Using Amazon ElastiCache

Amazon ElastiCache is a managed cache service that improves latency and throughput for read-intensive applications. Amazon ElastiCache provides a caching layer for your applications. Instead of querying the databases each time, you can use a caching layer in front of the database layer to get higher query performance.

Each node runs an instance of either Memcached or Redis. However, each node in the cluster is of the same instance type and runs the same caching engine. You basically launch the cluster, get the node names, and then connect the client to it. No changes are required in your application code to access ElastiCache, and you can use your existing Redis and Memcached libraries to connect to the ElastiCache's Redis or Memcached clusters, respectively.

Amazon is responsible for tasks such as provisioning hardware, installing caching software, patch management, failure detection, and recovery. Supported in-memory caching engines are Memcached and Redis. ElastiCache clusters are only accessible from EC2 instances. The cache cluster and its related EC2 instances must be in the same VPC. If you want to access cache cluster from outside its VPC, then you will need to setup EC2 inside the cache VPC to act as a proxy for the outside world.

How to do it…

  1. Before creating the ElasticCache cluster, you need to create cache subnet group. Execute the following command to create a cache subnet group named appcachesubnetgroup:
    $ aws elasticache create-cache-subnet-group 
    --cache-subnet-group-name appcachesubnetgroup 
    --cache-subnet-group-description "Application Cache Subnet Group" 
    --subnet-ids subnet-5314c936 subnet-49ca1b2c subnet-0240b575
    
  2. Create a Memcached cluster.

    Execute the following command to create an ElastiCache cluster with three nodes. This cluster uses Memcached as the cache engine.

    $ aws elasticache  create-cache-cluster 
    --cache-cluster-id appcachecluster 
    --engine memcached 
    --cache-node-type cache.t2.small 
    --num-cache-nodes 3 
    --engine-version 1.4.14
    --cache-subnet-group-name appcachesubnetgroup
    
  3. Add an ingress rule for the Memcached port.

    Execute the following command to add an ingress rule for the security group sg-f332ea96:

    $ aws ec2 authorize-security-group-ingress 
    --group-id sg-f332ea96 
    --protocol tcp 
    --port 11211 
    --cidr 0.0.0.0/0
    
  4. Get ElastiCache information to verify your cluster.
    $ aws elasticache describe-cache-clusters 
    --cache-cluster-id appcachecluster 
    

Working with ElasticCache

The following steps illustrate how you can use ElastiCache from your code.

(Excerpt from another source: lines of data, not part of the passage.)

### config.mk
export PLATFORM = sky130hd
export DESIGN_NAME = miinst_issue_queue
export DESIGN_NICKNAME = d
export VERILOG_FILES = /design/src/rtl/miinst_issue_queue_pkg.sv /design/src/rtl/miinst_issue_queue_nop_compactor.sv /design/src/rtl/miinst_issue_queue.sv
export SDC_FILE = /design/constraint.sdc
export NUM_CORES = 1
export LEC_CHECK = 0
export BUFFER_PORTS_ARGS = -buffer_cell sky130_fd_sc_hd__buf_2
export CORE_AREA = 3 3 238 217
export DETAILED_ROUTE_END_ITERATION = 10
export DIE_AREA = 0 0 241 220
export GPL_TIMING_DRIVEN = 0
export HOLD_SLACK_MARGIN = 0.12
export PLACE_DENSITY = 0.67
export SYNTH_ARGS = -nofsm -noshare
export SYNTH_HDL_FRONTEND = slang
export SYNTH_SLANG_ARGS = --single-unit
### constraint.sdc
create_clock -name clk -period 13.6 [get_ports clk]
set_input_delay 2.72 -clock clk [delete_from_list [all_inputs] [get_ports clk]]
set_output_delay 2.72 -clock clk [all_outputs]
set_load 0.1 [all_outputs]
### src/rtl/alu_share_pkg.sv
// Shared opcode encodings, requester-ID width and helpers for the alu_share_arb block.
package alu_share_pkg;

  localparam int ID_W = 2;

  localparam logic [3:0] OP_ADD  = 4'd0;
  localparam logic [3:0] OP_SUB  = 4'd1;
  localparam logic [3:0] OP_OR   = 4'd2;
  localparam logic [3:0] OP_AND  = 4'd3;
  localparam logic [3:0] OP_XOR  = 4'd4;
  localparam logic [3:0] OP_NOR  = 4'd5;
  localparam logic [3:0] OP_SLL  = 4'd6;
  localparam logic [3:0] OP_SRL  = 4'd7;
  localparam logic [3:0] OP_SRA  = 4'd8;
  localparam logic [3:0] OP_SLT  = 4'd9;
  localparam logic [3:0] OP_SLTU = 4'd10;
  localparam logic [3:0] OP_MAX  = 4'b1010;

  function automatic logic is_ovf_op(input logic [3:0] op);
    return (op == OP_ADD) || (op == OP_SUB);
  endfunction

endpackage

### src/rtl/alu_share_alu.sv
// Combinational 32-bit ALU: result, signed add/sub overflow and illegal-opcode flag.
module alu_share_alu
  import alu_share_pkg::*;
(
  input  logic [3:0]  op_i,
  input  logic [31:0] a_i,
  input  logic [31:0] b_i,
  output logic [31:0] y_o,
  output logic        ovf_o,
  output logic        illegal_o
);

  logic [32:0] sum;
  logic [32:0] diff;

  assign sum  = {a_i[31], a_i} + {b_i[31], b_i};
  assign diff = {a_i[31], a_i} - {b_i[31], b_i};

  always_comb begin
    y_o       = 32'd0;
    ovf_o     = 1'b0;
    illegal_o = 1'b0;
    case (op_i)
      OP_ADD:  y_o = sum[31:0];
      OP_SUB:  y_o = diff[31:0];
      OP_OR:   y_o = a_i | b_i;
      OP_AND:  y_o = a_i & b_i;
      OP_XOR:  y_o = a_i ^ b_i;
      OP_NOR:  y_o = ~(a_i | b_i);
      // shifts move B by the amount in A[4:0]
      OP_SLL:  y_o = b_i << a_i[4:0];
      OP_SRL:  y_o = b_i >> a_i[4:0];
      OP_SRA:  y_o = $signed(b_i) >>> a_i[4:0];
      OP_SLT:  y_o = {31'd0, ($signed(a_i) < $signed(b_i))};
      OP_SLTU: y_o = {31'd0, (a_i < b_i)};
      default: illegal_o = 1'b1;
    endcase
    if (is_ovf_op(op_i)) begin
      ovf_o = (op_i == OP_ADD) ? (sum[32] ^ sum[31]) : (diff[32] ^ diff[31]);
    end
    if (op_i > OP_MAX) begin
      illegal_o = 1'b1;
    end
  end

endmodule
### src/rtl/clk_en_gen.sv
// clk_en_gen: lock-debounced, multi-channel NCO clock-enable generator in the clk100 domain.
// Optional: define CLK_EN_GEN_LOCK_SYNC_EN to pass locked_in through a 2-flop synchroniser.
module clk_en_gen #(
  parameter int unsigned NUM_CH      = 2,
  parameter int unsigned ACC_W       = 32,
  parameter int unsigned LOCK_CYCLES = 1024
) (
  input  logic                    clk100,
  input  logic                    rst,
  input  logic                    locked_in,
  input  logic [NUM_CH*ACC_W-1:0] inc,
  input  logic [NUM_CH-1:0]       ch_en,
  input  logic                    clr_lost,
  output logic                    ready,
  output logic [NUM_CH-1:0]       tick,
  output logic                    lock_lost
);

  localparam int unsigned CntW = (LOCK_CYCLES > 1) ? $clog2(LOCK_CYCLES) : 1;
  localparam logic [CntW-1:0] CntLast = CntW'(LOCK_CYCLES - 1);

  typedef enum logic [1:0] {
    StWaitLock,
    StSettle,
    StRun
  } state_e;

  logic w_lock_s;

`ifdef CLK_EN_GEN_LOCK_SYNC_EN
  logic [1:0] r_sync;

  always_ff @(posedge clk100) begin
    if (rst) begin
      r_sync <= 2'b00;
    end else begin
      r_sync <= {r_sync[0], locked_in};
    end
  end

  assign w_lock_s = r_sync[1];
`else
  assign w_lock_s = locked_in;
`endif

  state_e          r_state, w_state_d;
  logic [CntW-1:0] r_cnt, w_cnt_d;
  logic            w_lost_event;
  logic            r_lock_lost;
  logic            w_run;

  always_comb begin
    w_state_d    = r_state;
    w_cnt_d      = r_cnt;
    w_lost_event = 1'b0;
    case (r_state)
      StWaitLock: begin
        if (w_lock_s) begin
          w_state_d = StSettle;
          w_cnt_d   = '0;
        end
      end
      StSettle: begin
        if (!w_lock_s) begin
          w_state_d = StWaitLock;
          w_cnt_d   = '0;
        end else if (r_cnt == CntLast) begin
          w_state_d = StRun;
          w_cnt_d   = '0;
        end else begin
          w_cnt_d = r_cnt + 1'b1;
        end
      end
      StRun: begin
        if (!w_lock_s) begin
          w_state_d    = StWaitLock;
          w_cnt_d      = '0;
          w_lost_event = 1'b1;
        end
      end
      default: begin
        w_state_d = StWaitLock;
        w_cnt_d   = '0;
      end
    endcase
  end

  always_ff @(posedge clk100) begin
    if (rst) begin
      r_state <= StWaitLock;
      r_cnt   <= '0;
    end else begin
      r_state <= w_state_d;
      r_cnt   <= w_cnt_d;
    end
  end

  // A loss event on the same edge as clr_lost must leave the flag set.
  always_ff @(posedge clk100) begin
    if (rst) begin
      r_lock_lost <= 1'b0;
    end else if (w_lost_event) begin
      r_lock_lost <= 1'b1;
    end else if (clr_lost) begin
      r_lock_lost <= 1'b0;
    end
  end

  // Accumulators only advance on edges that stay in RUN; the exit edge clears them.
  assign w_run = (r_state == StRun) && w_lock_s;

  for (genvar g = 0; g < NUM_CH; g++) begin : g_ch
    logic [ACC_W-1:0] r_acc;
    logic             r_tick;
    logic [ACC_W:0]   w_sum;

    assign w_sum = {1'b0, r_acc} + {1'b0, inc[g*ACC_W +: ACC_W]};

    always_ff @(posedge clk100) begin
      if (rst || !w_run) begin
        r_acc  <= '0;
        r_tick <= 1'b0;
      end else if (ch_en[g]) begin
        r_acc  <= w_sum[ACC_W-1:0];
        r_tick <= w_sum[ACC_W];
      end else begin
        r_tick <= 1'b0;
      end
    end

    assign tick[g] = r_tick;
  end

  assign ready     = (r_state == StRun);
  assign lock_lost = r_lock_lost;

endmodule

### config.mk
export PLATFORM = sky130hd
export DESIGN_NAME = clk_en_gen
export DESIGN_NICKNAME = d
export VERILOG_FILES = /design/src/rtl/clk_en_gen.sv
export SDC_FILE = /design/constraint.sdc
export NUM_CORES = 1
export LEC_CHECK = 0
export ABC_AREA = 1
export ABC_CLOCK_PERIOD_IN_PS = 5400
export BUFFER_PORTS_ARGS = -buffer_cell sky130_fd_sc_hd__buf_4
export CAP_MARGIN = 20
export CELL_PAD_IN_SITES_DETAIL_PLACEMENT = 1
export CELL_PAD_IN_SITES_GLOBAL_PLACEMENT = 2
export CORE_ASPECT_RATIO = 0.75
export CORE_MARGIN = 1.5
export CORE_UTILIZATION = 34
export DETAILED_ROUTE_END_ITERATION = 16
export PLACE_DENSITY = 0.84
export SYNTH_ARGS = -nofsm -noshare
export SYNTH_HDL_FRONTEND = slang
export SYNTH_SLANG_ARGS = --single-unit
export TNS_END_PERCENT = 100
### constraint.sdc
create_clock -name clk100 -period 5.4 [get_ports clk100]
set_clock_uncertainty 0.1 [all_clocks]
set_input_delay 0.54 -clock clk100 [delete_from_list [all_inputs] [get_ports clk100]]
set_output_delay 0.54 -clock clk100 [all_outputs]
set_load 0.05 [all_outputs]
==> results of run 1 <==
[cells in the mapped netlist]
cell	n
o21bai_1	5
dfxtp_1	79
nand3_2	10
fa_1	2
nor2_2	20
xnor2_1	19
nand3b_2	2
xor2_1	14
nand2_1	460
clkbuf_1	11
inv_2	11
or2_2	1
buf_4	2
buf_2	7
o21ai_0	24
a21oi_1	58
nand3_1	96
o21ai_1	16
o31ai_1	1
and2_1	4
nor3_2	5
nand2_4	1
nor2_4	3
o22ai_1	2
nor3_1	6
nand4_1	8
a21oi_2	2
inv_1	258
clkinv_1	1
o21a_1	1
nand2_2	18
ha_1	65
nor2_1	172
a21o_1	2
[worst max-delay path: cells and delay by family, from the launching register on]
family          cells  cell delay, ps
flops               1             350
buf+inv             3             680
compound gates      1             100
simple gates        4             900
[metrics by stage]
stage	setup WS, ps	instance area, sq um	cells	total power, uW	util
2_1_floorplan	3266	7836	1386	724.3	-
3_3_place_gp	2940	8668	1734	804.8	0.3879
3_5_place_dp	2844	8668	1734	805.9	0.3879
4_1_cts	3134	9000	1749	1554	0.4027
5_1_grt	3002	9000	1749	1594	0.4027
6_report	3201	9000	1749	1517	0.4027
[sequential cells by signal (all words and copies together), names as in the netlist]
| signal | flops |
|---|---|
| g_ch.r_acc | 64 |
| r_cnt | 10 |
| g_ch.r_tick | 2 |
| r_state | 2 |
| lock_lost | 1 |
[how the worst max path moves through the flow]
stage | endpoint | from
2_1_floorplan | g_ch[1].r_acc[24] | inc[32]
3_3_place_gp | g_ch[1].r_acc[24] | inc[32]
3_5_place_dp | g_ch[1].r_acc[24] | inc[32]
4_1_cts | g_ch[0].r_acc[3] | r_state[1]
5_1_grt | g_ch[1].r_acc[8] | r_state[1]
6_report | g_ch[0].r_acc[3] | r_state[1]
[layer usage]
metal | routed length [um] | vias up
met1 | 14660 | 3738
met2 | 10210 | 101
met4 | 155 | 0
met3 | 791 | 9
li1 | - | 4356
met5 | 0 | -
[power by group]
part | internal (uW) | leakage [uW] | total (uW) | switching [uW]
Sequential | 584 | 0.000636 | 585 | 1.49
Clock | 441 | 0.000165 | 725 | 285
Combinational | 81.7 | 0.00446 | 206 | 125
Total | 1110 | 0.00526 | 1520 | 411
[area by class of cell]
class                           instances  share of cell area
Inverter                              270              0.1126
Sequential cell                        79              0.1757
Tap cell                              294             0.04087
Multi-Input combinational cell       1017              0.5722
Clock buffer                           12             0.02961
Clock inverter                          3            0.007229
Timing Repair Buffer                   74             0.06173
[cells by family after synthesis]
| family | after synthesis | share of synthesized area |
|---|---|---|
| simple gates | 806 | 0.4364 |
| buf+inv | 290 | 0.1410 |
| compound gates | 111 | 0.07505 |
| flops | 79 | 0.2018 |
| fa+ha+maj | 67 | 0.1089 |
| xor+xnor | 33 | 0.03688 |
==> results.md, run 1 <==
- GR Layer Usage met1: 0.3497
- Post-DRT Antenna Nets: 0
- Ys Warns: 0
- Ant. Diodes: 0
- Die footprint: 23980 sq um
- Crit-path slowest cell: inv_2
- Req. time, crit path: 5610 ps
- CTS tree: done
- Peak fanout along the critical path: 40
- Final worst path period share: 0.4072
- Vias/cell: 4.691
- CP max stage delay: 550 ps
- Nets: 1588
- Die Span X: 178.3 um
- First-pass GRT wire length: 41760 um
- WHS Path Cells: 2
- Detailed Route Iter0 Violations: 382
- Hold_buf cts: 0
- Hold Crit Class: in -> reg
- Reg2reg setup slack: 3200 ps
- End of the worst hold path: lock_lost
- Initial antenna violation count: 0
- Setup_tns: 0 ps
- Crit path cell chain: inv_2 > nor2_4 > nand2_2 > nor2_4 > inv_2 > nor2_1 > o21ai_0 > inv_1
- Cells after synthesis: 1386
- Slew Limit Fails: 0
- Die Ht: 134.5 um
- Setup Buffers After CTS: 0
- Leakage: 0.005261 uW
- Buffers on Ports: 73
- Seq. cell area: 1582 sq um
- Rows: 47
- GR Util met2: 0.3297
- Setup crit end kind: flop
- Initial Util: 0.3507
- Fill cell count: 3146
- CTS Buf Count: 9
- Max-slew headroom: 0.3681
- Hold_ws: 300.2 ps
- Core area: 22350 sq um
- Detailed Routing Iterations Pass 1: 5
- Run status: finished, final reports clean
- Syn_nets: 1523
- Routed WL per cell: 14.76 um
- Final GP Congestion: 0.8604
- Synthesized area: 7836 sq um
- Avg Cell Area, Syn: 5.654 sq um
- Met3 Track Usage GR: 0.03491
- Worst Min Path Start: rst
- Max Buffers Root-to-Sink: 2
- Final wirelength: 25820 um
- RSZ-0062 raised after global routing: false
- Worst Tran Pin Value: 946.4 ps
- Final Hold Vio Count: 0
- R2R depth: 8
- Startpoint Class: flop
- Most common cell after layout, fill and taps aside: nand2_1
- HPWL Detailed: 20930 um
- Max Cap Violations: 0
- Global Route Usage Sum: 0.2259
- Tmin final: 2199 ps
- Vias: 8204
- Post-cts repair resize count: 0
- FMAX: 454.8 MHz
- Final setup viols: 0
- CTS sink count: 79
- Crit Path Class: reg -> reg
- Largest net degree at the start of global routing: 43
- Io pins: 74
- Share of layout cells above drive strength 1: 0.1113
- Clock transition at path regs: 60 ps
- P&R area growth vs syn: 14.85%
- Footprint of the multi-input gates: 5150 sq um
- Root buffer cell: clkbuf_16
- Vias in the first global route: 8029
- GRT overflow: 0
- Cell variety after synth: 34
- Most frequent cells in the layout: nand2_1, inv_1, nor2_1
- Critical R2R Launch: r_state[1]
- DRC Markers: 0
- Pwr dens: 168.6 nW/um^2
- GRT busiest layer: met1
- R2R Path End: g_ch[0].r_acc[3]
- VDD IR max: 0.1567 mV
- Worst skew pair latency: 360 ps
- #FFs+latches synth: 79
- Sequential area share after synthesis: 0.2018
- Area share of the largest cell type after synthesis: 0.2203
- Worst EP arrival: 2400 ps
- Top post-synthesis cells by area: nand2_1, dfxtp_1, inv_1
- Synth area leader: nand2_1
- CTS H-tree depth: 3
No activity file was read; power rests on OpenSTA's default activity.
==> run 2, diff against run 1 <==
- ABC_CLOCK_PERIOD_IN_PS: 5400 -> 2300
- CORE_UTILIZATION: 34 -> 32
- PLACE_DENSITY: 0.84 -> 0.8
- clock period: 5.4 -> 2.3 ns (I/O delays scaled with it)
==> run 2 against run 1 <==
  * Register-to-register slack got worse by 3000 ps
  * Utilization decreased by 2.6 points
  * First-iteration DRC count decreased by 7.3%
  * Critical path type unchanged
  * Sequential power increased by 130%
  * Global-route usage decreased by 1.1 points
  * Largest cell class unchanged
  * Largest power group unchanged
  * Critical path depth increased by 2
==> results.md, run 2 (same netlist as run 1, synthesis figures left out) <==
- CTS Buf Count: 9
- CTS sink count: 79
- P&R area growth vs syn: 15.70%
- Max Buffers Root-to-Sink: 2
- Startpoint Class: flop
- Placed insts: 1776
- CTS H-tree depth: 3
- Max-slew headroom: 0.3844
- Leakage: 0.005267 uW
- Setup WS pre-CTS: 134.9 ps
- Final Hold Vio Count: 0
- DP Area: 8752 sq um
- Peak fanout along the critical path: 5
- Most frequent cells in the layout: nand2_1, inv_1, nor2_1
- Largest registers: g_ch.r_acc (64), r_cnt (10)
- Nets: 1594
- VDD IR max: 0.3338 mV
- FMAX: 476.4 MHz
- Hold Crit Class: in -> reg
- Setup crit end kind: flop
- Buffers on Ports: 73
- Io pins: 74
- Pwr dens: 377.5 nW/um^2
- Die Span X: 183.7 um
- Wl on met1: 14920 um
- Post-DRT Antenna Nets: 0
- Worst EP arrival: 2260 ps
- Register share of total power: 0.401
- Slew Limit Fails: 0
- Max FFs per register: 64
- Worst skew pair latency: 360 ps
- DRC Markers: 0
- Most common cell after layout, fill and taps aside: nand2_1
- Run status: finished, final reports clean
- Share of layout cells above drive strength 1: 0.1163
- Die Ht: 138.5 um
- Top Layer Used: met4
- Final GP Congestion: 0.8461
- Max Cap Violations: 0
- Most flops, register: g_ch.r_acc
- Finished Cell Area: 9066 sq um
- Detailed Routing Iterations Pass 1: 5
- Routed WL per cell: 14.69 um
- CTS tree: done
- Vias: 8294
- First-pass GRT wire length: 43140 um
- Vias/cell: 4.626
- Die footprint: 25450 sq um
- Ant. Diodes: 0
- Final setup viols: 0
- Met3 WL post-DR: 748 um
- Initial antenna violation count: 0
- Setup slack after layout: 201.0 ps
- Setup Buffers After CTS: 0
- GRT overflow: 0
- Largest net degree at the start of global routing: 41
- Sw Pwr: 987.7 uW
- Core area: 24030 sq um
- Initial Util: 0.3261
- Crit Path Class: reg -> reg
- Cell Int Power: 2435 uW
- Met2 wire len: 10510 um
- Clk pwr share: 0.454
- HPWL Detailed: 21670 um
- Hold_ws: 18.77 ps
- Net Sw Frac: 0.2886
- Global Route Usage Sum: 0.2154
- Non-filler instance count after layout: 1793
- Detailed Route Iter0 Violations: 354
- Final worst path period share: 0.9126
- Worst Tran Pin Value: 922.1 ps
- Clock transition at path regs: 70 ps
- Req. time, crit path: 2460 ps
- Rows: 49
- Vias in the first global route: 8183
- Final wirelength: 26340 um
- Root buffer cell: clkbuf_16
- RSZ-0062 raised after global routing: false
- Gate power share: 0.145
- Setup_tns: 0 ps
- Tmin final: 2099 ps
==> run 2: cell types whose count changed in the layout (fill, tap and decap cells not counted), sizes merged <==
| cell | previous run | this run |
|---|---|---|
| buf | 74 | 79 |
| bufinv | 2 | 1 |
| clkbuf | 12 | 10 |
| clkinv | 2 | 4 |
| clkinvlp | 0 | 2 |
| dlygate4sd3 | 0 | 1 |
==> run 2: critical path, stage by stage, from the launching register on <==
cell and delay [ps]:
dfxtp_1 350, ha_1 440, nand2_1 160, nor2_1 310, nand2_1 130, nor2_1 120
nand2_1 100, nand4_1 110, nand3_1 80, nand2_1 70, inv_1 40
==> run 2: power groups by stage <==
| stage | combinational, uW | sequential, uW | clock (uW) |
|---|---|---|---|
| after floorplan | 296 | 1400 | 0 |
| after global placement | 492 | 1410 | 0 |
| after detailed placement | 497 | 1410 | 0 |
| after CTS | 501 | 1370 | 1610 |
| after global routing | 556 | 1370 | 1660 |
| final | 495 | 1370 | 1550 |
==> run 2: repair_timing <==
item                                    4_1_cts  5_1_grt
endpoints found under the setup margin        0        4
gates resized for setup                       0        2
hold buffers                                  1        0
endpoints found under the hold margin         2        0
==> run 2: through the flow <==
step / total power, uW / util
floorplan: 1701 / -
global placement: 1898 / 0.3642
detailed placement: 1902 / 0.3642
CTS: 3488 / 0.3770
global route: 3593 / 0.3772
finish: 3422 / 0.3772
==> run 2: cell type report <==
| class | count | area [sq um] |
|---|---|---|
| fill | 3339 | 14970 |
| multi-input combinational | 1017 | 5155 |
| sequential | 79 | 1582 |
| inverter | 270 | 1013 |
| timing repair buffer | 80 | 603.1 |
| tap | 331 | 414.1 |
| clock buffer | 10 | 239.0 |
| clock inverter | 6 | 60.06 |
==> run 2: path summary, 6_finish.rpt <==
path                           from           endpoint  slack, ps  depth (start not counted)
setup reg to reg  g_ch[1].r_acc[24]  g_ch[1].r_acc[25]        200                         10
hold / removal             clr_lost          lock_lost         20                          4
setup / recovery  g_ch[1].r_acc[24]  g_ch[1].r_acc[25]        200                         10
hold reg to reg           lock_lost          lock_lost        370                          2
==> run 2: metal layers <==
metal,global-route usage,vias to the layer above
met2,0.3138,91
met3,0.02924,10
li1,-,4370
met1,0.3367,3823
met4,0.03236,0
met5,0,-
==> run 3, diff against run 2 <==
- CELL_PAD_IN_SITES_DETAIL_PLACEMENT: 1 -> 0
- CORE_MARGIN: 1.5 -> 8
- TNS_END_PERCENT: 100 -> 1
==> run 3 against run 2 <==
  * Cell count is 0.22% higher
  * Largest power group unchanged
  * Design area is 0.66% higher
  * Combinational power about the same
  * Non-clock buffer count rose by 4
  * Worst setup slack got worse by 58 ps
  * Sequential power about the same
  * Global-route usage down 3.9 points
  * Critical path type unchanged
==> results.md, run 3 (same netlist as run 1, synthesis figures left out) <==
- Die Span X: 196.7 um
- Vias: 7975
- Final Hold Vio Count: 0
- Leakage: 0.005298 uW
- Die footprint: 29800 sq um
- CTS sink count: 79
- P&R area growth vs syn: 16.46%
- Ant. Diodes: 0
- Nets: 1598
- Final worst path period share: 0.9377
- Reg2reg setup slack: 140 ps
- Hold_ws: 23.64 ps
- Detailed Routing Iterations Pass 1: 5
- DP Area: 8795 sq um
- Setup_tns: 0 ps
- Placed insts: 1780
- Detailed Route Iter0 Violations: 435
- Run status: finished, final reports clean
- FMAX: 463.7 MHz
- End of the worst hold path: lock_lost
- Critical R2R Launch: g_ch[0].r_acc[14]
- Root buffer cell: clkbuf_16
- Peak fanout along the critical path: 4
- Req. time, crit path: 2450 ps
- Clock transition at path regs: 80 ps
- First-pass GRT wire length: 41070 um
- Crit path cell chain: ha_1 > nand2_1 > nor2_1 > and2_1 > nand2_1 > nand2_2 > nand2_1 > nand3_1 > nand3_1 > nand2_1 > inv_1
- Max Cap Violations: 0
- Setup WS pre-CTS: 159.2 ps
- Crit Path Class: reg -> reg
- Tmin final: 2157 ps
- WHS Path Cells: 4
- Vias/cell: 4.438
- Final wirelength: 25630 um
- Share of layout cells above drive strength 1: 0.1180
- Max Buffers Root-to-Sink: 2
- DRC Markers: 0
- Most frequent cells in the layout: nand2_1, inv_1, nor2_1
- VDD IR max: 0.3715 mV
- CTS Buf Count: 9
- Buffers on Ports: 73
- Initial antenna violation count: 0
- Routed WL per cell: 14.26 um
- Max-slew headroom: 0.5927
- Final setup viols: 0
- Rows: 49
- Crit-path slowest cell: ha_1
- Die Ht: 151.5 um
- Initial Util: 0.3261
- R2R depth: 11
- Pwr dens: 383.7 nW/um^2
- Global Route Usage Sum: 0.1760
- Setup crit end kind: flop
- Max FFs per register: 64
- R2R Path End: g_ch[0].r_acc[23]
- Largest net degree at the start of global routing: 34
- Startpoint Class: flop
- Worst skew pair latency: 360 ps
- Largest registers: g_ch.r_acc (64), r_cnt (10)
- Io pins: 74
- Finished Cell Area: 9126 sq um
- Core area: 24030 sq um
- HPWL Detailed: 21040 um
- Worst Min Path Start: clr_lost
- Slew Limit Fails: 0
- Most flops, register: g_ch.r_acc
- Most frequent CP cell: nand2_1
- Hold Crit Class: in -> reg
- CTS H-tree depth: 3
- Vias in the first global route: 7584
- GRT overflow: 0
- Worst EP arrival: 2310 ps
- Worst Tran Pin Value: 610.3 ps
- Setup Buffers After CTS: 0
- CP max stage delay: 360 ps
- CTS tree: done
- Most common cell after layout, fill and taps aside: nand2_1
- RSZ-0062 raised after global routing: false
- Post-DRT Antenna Nets: 0
- Setup slack after layout: 143.4 ps
- Final GP Congestion: 0.8448
- Non-filler instance count after layout: 1797
-- run 3: what timing repair did --
item | in CTS | in global routing
hold buffers | 1 | 0
endpoints found under the hold margin | 3 | 0
gates resized for setup | 0 | 1
setup endpoints to repair | 0 | 1
-- run 3: worst max-delay path by stage --
stage	start	to	slack, ps	depth (start not counted)
2_1_floorplan	g_ch[1].r_acc[0]	g_ch[1].r_acc[24]	420	12
3_3_place_gp	inc[12]	g_ch[0].r_acc[23]	170	12
3_5_place_dp	inc[32]	g_ch[1].r_tick	160	11
4_1_cts	g_ch[0].r_acc[14]	g_ch[0].r_acc[23]	170	11
5_1_grt	g_ch[0].r_acc[14]	g_ch[0].r_acc[23]	10	11
6_report	g_ch[0].r_acc[14]	g_ch[0].r_acc[23]	140	11
-- run 3: per-layer routing --
metal,up-vias,GRT usage,part of all wire
met5,-,0,0
met3,14,0.03090,0.039
li1,4381,-,-
met2,103,0.2507,0.38
met4,0,0.03227,0.0079
met1,3477,0.2706,0.57
-- run 3: critical path: cells and delay by family, from the launching register on --
family	cells	cell delay (ps)
DFF	1	340
and+or+nand+nor	9	1210
adders and majority gates	1	360
buffers and inverters	1	30
-- run 3: through the flow --
step / util / power (uW)
after floorplan: - / 1701
after CTS: 0.3796 / 3577
after global placement: 0.3659 / 1903
final: 0.3797 / 3502
after detailed placement: 0.3659 / 1899
after global routing: 0.3797 / 3668
-- run 3: layout make-up --
type,count,area [sq um]
Fill cell,2808,14910
Multi-Input combinational cell,1017,5152
Sequential cell,79,1582
Inverter,270,1013
Timing Repair Buffer,84,645.6
Tap cell,331,414.1
Clock buffer,12,266.5
Clock inverter,4,52.55
-- run 3: power by group --
part / total [uW] / switching [uW] / internal (uW)
Sequential: 1370 / 3.46 / 1370
Clock: 1640 / 703 / 933
Combinational: 492 / 293 / 198
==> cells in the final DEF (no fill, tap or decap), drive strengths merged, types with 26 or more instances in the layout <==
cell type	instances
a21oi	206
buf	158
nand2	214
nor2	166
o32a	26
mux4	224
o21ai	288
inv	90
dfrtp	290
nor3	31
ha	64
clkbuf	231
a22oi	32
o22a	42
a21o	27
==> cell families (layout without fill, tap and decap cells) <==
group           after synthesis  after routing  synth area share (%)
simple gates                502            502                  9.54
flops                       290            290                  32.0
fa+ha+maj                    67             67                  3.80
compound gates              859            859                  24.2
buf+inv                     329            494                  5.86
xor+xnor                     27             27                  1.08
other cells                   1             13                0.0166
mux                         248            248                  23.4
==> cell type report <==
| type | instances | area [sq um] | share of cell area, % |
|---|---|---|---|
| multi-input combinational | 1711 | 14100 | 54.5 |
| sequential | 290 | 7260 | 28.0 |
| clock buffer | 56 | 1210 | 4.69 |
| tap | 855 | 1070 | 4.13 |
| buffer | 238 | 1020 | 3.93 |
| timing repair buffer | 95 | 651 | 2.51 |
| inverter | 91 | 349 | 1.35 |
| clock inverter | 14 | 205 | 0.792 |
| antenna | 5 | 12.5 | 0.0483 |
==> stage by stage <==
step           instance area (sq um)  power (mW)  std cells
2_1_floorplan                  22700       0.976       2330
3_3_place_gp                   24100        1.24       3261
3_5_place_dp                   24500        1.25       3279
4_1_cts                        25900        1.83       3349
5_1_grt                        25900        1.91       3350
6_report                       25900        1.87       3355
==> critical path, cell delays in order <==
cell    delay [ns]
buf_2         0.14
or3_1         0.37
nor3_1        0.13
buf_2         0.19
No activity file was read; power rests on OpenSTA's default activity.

  1. Sign in to the AWS console at https://console.aws.amazon.com/elasticache/.
  2. Click on ElastiCache Cluster Client, and then click on Download.
  3. After downloading client, extract the ZIP file and add the AmazonElastiCacheClusterClient-1.0.jar to the Java application build path.
  4. The following sample code connects to the ElastiCache cluster and calls the setter and getter methods. You can retrieve the ElasticCache cluster information like cache cluster DNS name using the describe-cache-clusters command.
    // Create memcached client.
            MemcachedClient client = new MemcachedClient(new InetSocketAddress(
        "appcachecluster.nzrwy7.cfg.apse1.cache.amazonaws.com", 11211));
    
            // Set value for key andrew.
            client.set("andrew", 3600, 43);
    
            // Get value.
            int value = (int) client.get("andrew");

How it works…

If you want to launch the cache cluster inside the VPC, then you have to create a cache subnet group by defining the appropriate subnet IDs. In the first step, we create the cache subnet group by specifying a name for it, a description, and the subnet IDs.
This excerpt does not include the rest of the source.